WHAT THE TASK ASKS
Scan the entries below. Return every line that includes "HDONE".

=== SOURCE INFORMATION ===

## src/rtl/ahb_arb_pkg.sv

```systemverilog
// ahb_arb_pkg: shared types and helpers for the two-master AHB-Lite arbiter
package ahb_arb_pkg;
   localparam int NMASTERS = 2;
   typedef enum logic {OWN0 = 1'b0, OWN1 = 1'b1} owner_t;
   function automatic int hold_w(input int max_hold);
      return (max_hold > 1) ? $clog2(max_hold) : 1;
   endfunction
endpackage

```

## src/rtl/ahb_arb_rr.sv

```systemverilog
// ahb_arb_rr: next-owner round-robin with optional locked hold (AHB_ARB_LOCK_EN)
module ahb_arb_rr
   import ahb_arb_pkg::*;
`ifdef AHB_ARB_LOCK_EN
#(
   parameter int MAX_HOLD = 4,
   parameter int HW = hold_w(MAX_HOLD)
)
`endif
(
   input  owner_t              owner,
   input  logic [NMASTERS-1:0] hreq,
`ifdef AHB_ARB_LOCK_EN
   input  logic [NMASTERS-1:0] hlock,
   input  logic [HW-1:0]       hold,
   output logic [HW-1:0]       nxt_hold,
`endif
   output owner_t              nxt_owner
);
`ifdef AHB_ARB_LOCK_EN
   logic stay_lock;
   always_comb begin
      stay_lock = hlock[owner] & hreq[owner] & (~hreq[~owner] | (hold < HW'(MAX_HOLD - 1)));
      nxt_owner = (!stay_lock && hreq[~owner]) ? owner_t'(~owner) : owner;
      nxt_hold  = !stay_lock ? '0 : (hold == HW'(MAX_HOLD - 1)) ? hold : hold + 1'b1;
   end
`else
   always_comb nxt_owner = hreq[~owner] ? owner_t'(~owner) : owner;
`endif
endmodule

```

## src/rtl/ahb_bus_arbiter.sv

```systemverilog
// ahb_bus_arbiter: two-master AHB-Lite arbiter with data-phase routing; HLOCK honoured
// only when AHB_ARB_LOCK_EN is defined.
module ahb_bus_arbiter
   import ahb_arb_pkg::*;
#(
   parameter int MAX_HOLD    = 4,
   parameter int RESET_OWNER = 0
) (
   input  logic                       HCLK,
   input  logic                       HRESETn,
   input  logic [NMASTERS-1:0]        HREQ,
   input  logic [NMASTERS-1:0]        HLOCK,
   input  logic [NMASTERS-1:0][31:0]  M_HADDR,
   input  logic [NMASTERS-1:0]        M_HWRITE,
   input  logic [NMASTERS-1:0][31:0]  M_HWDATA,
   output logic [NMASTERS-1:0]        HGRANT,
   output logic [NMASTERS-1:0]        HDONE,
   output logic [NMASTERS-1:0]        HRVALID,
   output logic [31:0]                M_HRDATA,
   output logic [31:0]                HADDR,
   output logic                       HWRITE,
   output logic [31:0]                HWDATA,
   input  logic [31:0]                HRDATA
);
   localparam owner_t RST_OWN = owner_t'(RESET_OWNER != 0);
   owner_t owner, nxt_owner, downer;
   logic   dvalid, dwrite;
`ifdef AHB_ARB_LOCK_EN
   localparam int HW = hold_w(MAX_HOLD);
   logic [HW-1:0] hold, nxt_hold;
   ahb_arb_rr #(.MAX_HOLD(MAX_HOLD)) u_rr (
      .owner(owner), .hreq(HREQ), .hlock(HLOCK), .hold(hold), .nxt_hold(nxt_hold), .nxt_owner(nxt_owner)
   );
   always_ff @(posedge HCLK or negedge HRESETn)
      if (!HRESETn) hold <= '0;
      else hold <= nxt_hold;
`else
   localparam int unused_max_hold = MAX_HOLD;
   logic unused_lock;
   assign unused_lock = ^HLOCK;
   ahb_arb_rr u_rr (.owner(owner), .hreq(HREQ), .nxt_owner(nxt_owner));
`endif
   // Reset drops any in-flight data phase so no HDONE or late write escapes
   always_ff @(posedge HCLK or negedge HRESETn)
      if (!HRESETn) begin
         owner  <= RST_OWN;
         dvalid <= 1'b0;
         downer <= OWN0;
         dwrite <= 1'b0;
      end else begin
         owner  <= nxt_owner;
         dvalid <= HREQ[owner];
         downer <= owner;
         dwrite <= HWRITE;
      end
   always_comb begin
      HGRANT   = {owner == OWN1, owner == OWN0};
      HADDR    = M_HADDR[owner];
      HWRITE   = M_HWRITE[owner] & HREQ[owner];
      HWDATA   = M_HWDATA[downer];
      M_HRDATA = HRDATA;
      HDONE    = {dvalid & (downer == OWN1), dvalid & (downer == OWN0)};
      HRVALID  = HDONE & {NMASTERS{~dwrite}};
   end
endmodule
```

===
=== SOURCE INFORMATION ===

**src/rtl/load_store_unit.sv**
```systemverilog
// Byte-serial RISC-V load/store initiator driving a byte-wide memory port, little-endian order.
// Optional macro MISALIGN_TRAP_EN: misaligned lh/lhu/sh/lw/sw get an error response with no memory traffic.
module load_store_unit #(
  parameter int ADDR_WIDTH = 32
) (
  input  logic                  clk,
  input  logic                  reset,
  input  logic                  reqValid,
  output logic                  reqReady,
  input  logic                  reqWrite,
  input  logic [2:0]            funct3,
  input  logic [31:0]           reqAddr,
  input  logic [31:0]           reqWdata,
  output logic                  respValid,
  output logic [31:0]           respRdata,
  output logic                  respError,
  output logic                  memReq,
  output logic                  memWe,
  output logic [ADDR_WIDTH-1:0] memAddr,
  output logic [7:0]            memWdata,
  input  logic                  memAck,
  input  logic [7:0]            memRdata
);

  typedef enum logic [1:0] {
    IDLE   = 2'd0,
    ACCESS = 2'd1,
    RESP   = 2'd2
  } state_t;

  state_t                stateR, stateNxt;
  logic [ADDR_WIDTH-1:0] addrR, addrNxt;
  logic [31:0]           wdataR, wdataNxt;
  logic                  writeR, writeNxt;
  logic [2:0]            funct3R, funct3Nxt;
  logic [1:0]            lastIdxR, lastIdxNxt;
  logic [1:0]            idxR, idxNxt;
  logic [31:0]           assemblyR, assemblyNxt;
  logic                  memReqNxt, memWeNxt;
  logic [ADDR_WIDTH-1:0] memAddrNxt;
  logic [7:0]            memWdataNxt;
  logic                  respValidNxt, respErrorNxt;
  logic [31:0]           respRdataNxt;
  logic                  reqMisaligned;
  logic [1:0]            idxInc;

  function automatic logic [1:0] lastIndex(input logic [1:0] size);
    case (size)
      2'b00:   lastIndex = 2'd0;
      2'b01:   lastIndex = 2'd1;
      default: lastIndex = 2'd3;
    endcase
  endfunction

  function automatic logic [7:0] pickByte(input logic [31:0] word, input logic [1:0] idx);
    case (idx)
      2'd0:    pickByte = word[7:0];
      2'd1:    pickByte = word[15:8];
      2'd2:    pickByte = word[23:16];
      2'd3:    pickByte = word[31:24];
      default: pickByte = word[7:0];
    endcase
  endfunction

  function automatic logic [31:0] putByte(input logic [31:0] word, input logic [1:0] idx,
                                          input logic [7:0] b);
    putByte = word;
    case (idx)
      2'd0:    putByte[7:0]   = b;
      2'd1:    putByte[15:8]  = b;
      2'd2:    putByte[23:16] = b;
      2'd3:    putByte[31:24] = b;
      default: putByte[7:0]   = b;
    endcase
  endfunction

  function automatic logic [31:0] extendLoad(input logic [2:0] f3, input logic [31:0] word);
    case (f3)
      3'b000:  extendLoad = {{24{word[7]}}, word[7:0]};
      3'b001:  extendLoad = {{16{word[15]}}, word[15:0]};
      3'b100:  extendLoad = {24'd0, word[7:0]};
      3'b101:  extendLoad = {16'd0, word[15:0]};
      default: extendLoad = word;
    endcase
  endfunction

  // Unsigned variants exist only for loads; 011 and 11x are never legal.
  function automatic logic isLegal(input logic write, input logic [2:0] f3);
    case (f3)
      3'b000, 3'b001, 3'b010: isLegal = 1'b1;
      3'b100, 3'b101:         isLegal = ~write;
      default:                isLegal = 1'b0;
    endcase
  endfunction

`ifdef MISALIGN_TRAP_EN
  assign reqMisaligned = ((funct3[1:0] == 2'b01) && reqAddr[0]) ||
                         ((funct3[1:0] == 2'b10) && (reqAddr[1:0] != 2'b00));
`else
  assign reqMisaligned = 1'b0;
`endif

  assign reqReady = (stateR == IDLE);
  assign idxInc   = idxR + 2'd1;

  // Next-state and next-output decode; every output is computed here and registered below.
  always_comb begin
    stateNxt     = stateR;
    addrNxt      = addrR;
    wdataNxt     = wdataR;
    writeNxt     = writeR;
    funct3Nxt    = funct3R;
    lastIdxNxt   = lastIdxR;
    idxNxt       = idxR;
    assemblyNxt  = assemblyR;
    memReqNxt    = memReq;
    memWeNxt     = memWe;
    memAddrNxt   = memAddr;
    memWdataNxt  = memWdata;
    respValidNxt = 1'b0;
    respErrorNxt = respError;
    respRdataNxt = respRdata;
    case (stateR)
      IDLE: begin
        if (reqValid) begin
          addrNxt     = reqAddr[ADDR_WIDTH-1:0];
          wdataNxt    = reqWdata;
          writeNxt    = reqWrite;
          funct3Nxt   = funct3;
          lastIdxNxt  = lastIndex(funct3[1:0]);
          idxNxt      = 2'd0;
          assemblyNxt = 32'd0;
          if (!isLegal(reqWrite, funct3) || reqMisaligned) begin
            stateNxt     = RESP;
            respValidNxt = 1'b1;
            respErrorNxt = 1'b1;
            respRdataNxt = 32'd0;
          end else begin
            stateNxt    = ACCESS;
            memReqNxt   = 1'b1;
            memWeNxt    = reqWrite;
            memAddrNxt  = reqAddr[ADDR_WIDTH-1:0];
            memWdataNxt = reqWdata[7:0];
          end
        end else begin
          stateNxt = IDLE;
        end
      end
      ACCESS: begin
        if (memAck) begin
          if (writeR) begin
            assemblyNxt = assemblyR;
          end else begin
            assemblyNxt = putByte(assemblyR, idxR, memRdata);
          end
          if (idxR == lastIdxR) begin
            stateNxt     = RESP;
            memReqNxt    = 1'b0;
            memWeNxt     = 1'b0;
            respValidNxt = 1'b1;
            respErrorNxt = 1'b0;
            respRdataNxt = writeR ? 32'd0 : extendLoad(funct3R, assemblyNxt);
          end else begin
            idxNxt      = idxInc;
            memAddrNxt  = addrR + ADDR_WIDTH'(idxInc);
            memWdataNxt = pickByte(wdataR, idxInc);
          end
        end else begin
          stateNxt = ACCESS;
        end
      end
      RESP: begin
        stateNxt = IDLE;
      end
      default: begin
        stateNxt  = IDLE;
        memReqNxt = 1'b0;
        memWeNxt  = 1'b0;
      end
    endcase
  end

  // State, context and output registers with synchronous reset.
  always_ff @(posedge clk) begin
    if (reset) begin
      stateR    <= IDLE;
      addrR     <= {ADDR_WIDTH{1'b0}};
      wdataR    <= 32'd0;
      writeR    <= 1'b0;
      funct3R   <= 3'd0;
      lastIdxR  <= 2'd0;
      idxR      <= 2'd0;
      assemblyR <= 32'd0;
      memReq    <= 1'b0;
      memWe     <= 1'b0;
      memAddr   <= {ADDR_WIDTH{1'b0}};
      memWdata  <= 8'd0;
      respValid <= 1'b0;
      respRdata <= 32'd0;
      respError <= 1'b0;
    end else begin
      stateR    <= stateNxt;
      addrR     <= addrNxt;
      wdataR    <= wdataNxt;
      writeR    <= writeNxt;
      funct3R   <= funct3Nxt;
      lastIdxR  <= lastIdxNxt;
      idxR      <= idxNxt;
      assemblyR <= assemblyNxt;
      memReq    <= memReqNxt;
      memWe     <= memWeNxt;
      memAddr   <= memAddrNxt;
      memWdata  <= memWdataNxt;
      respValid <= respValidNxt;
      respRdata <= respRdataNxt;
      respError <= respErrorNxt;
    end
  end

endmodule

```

===

EXERCISE SOLUTION
   output logic [NMASTERS-1:0]        HDONE,
   // Reset drops any in-flight data phase so no HDONE or late write escapes
      HDONE    = {dvalid & (downer == OWN1), dvalid & (downer == OWN0)};
      HRVALID  = HDONE & {NMASTERS{~dwrite}};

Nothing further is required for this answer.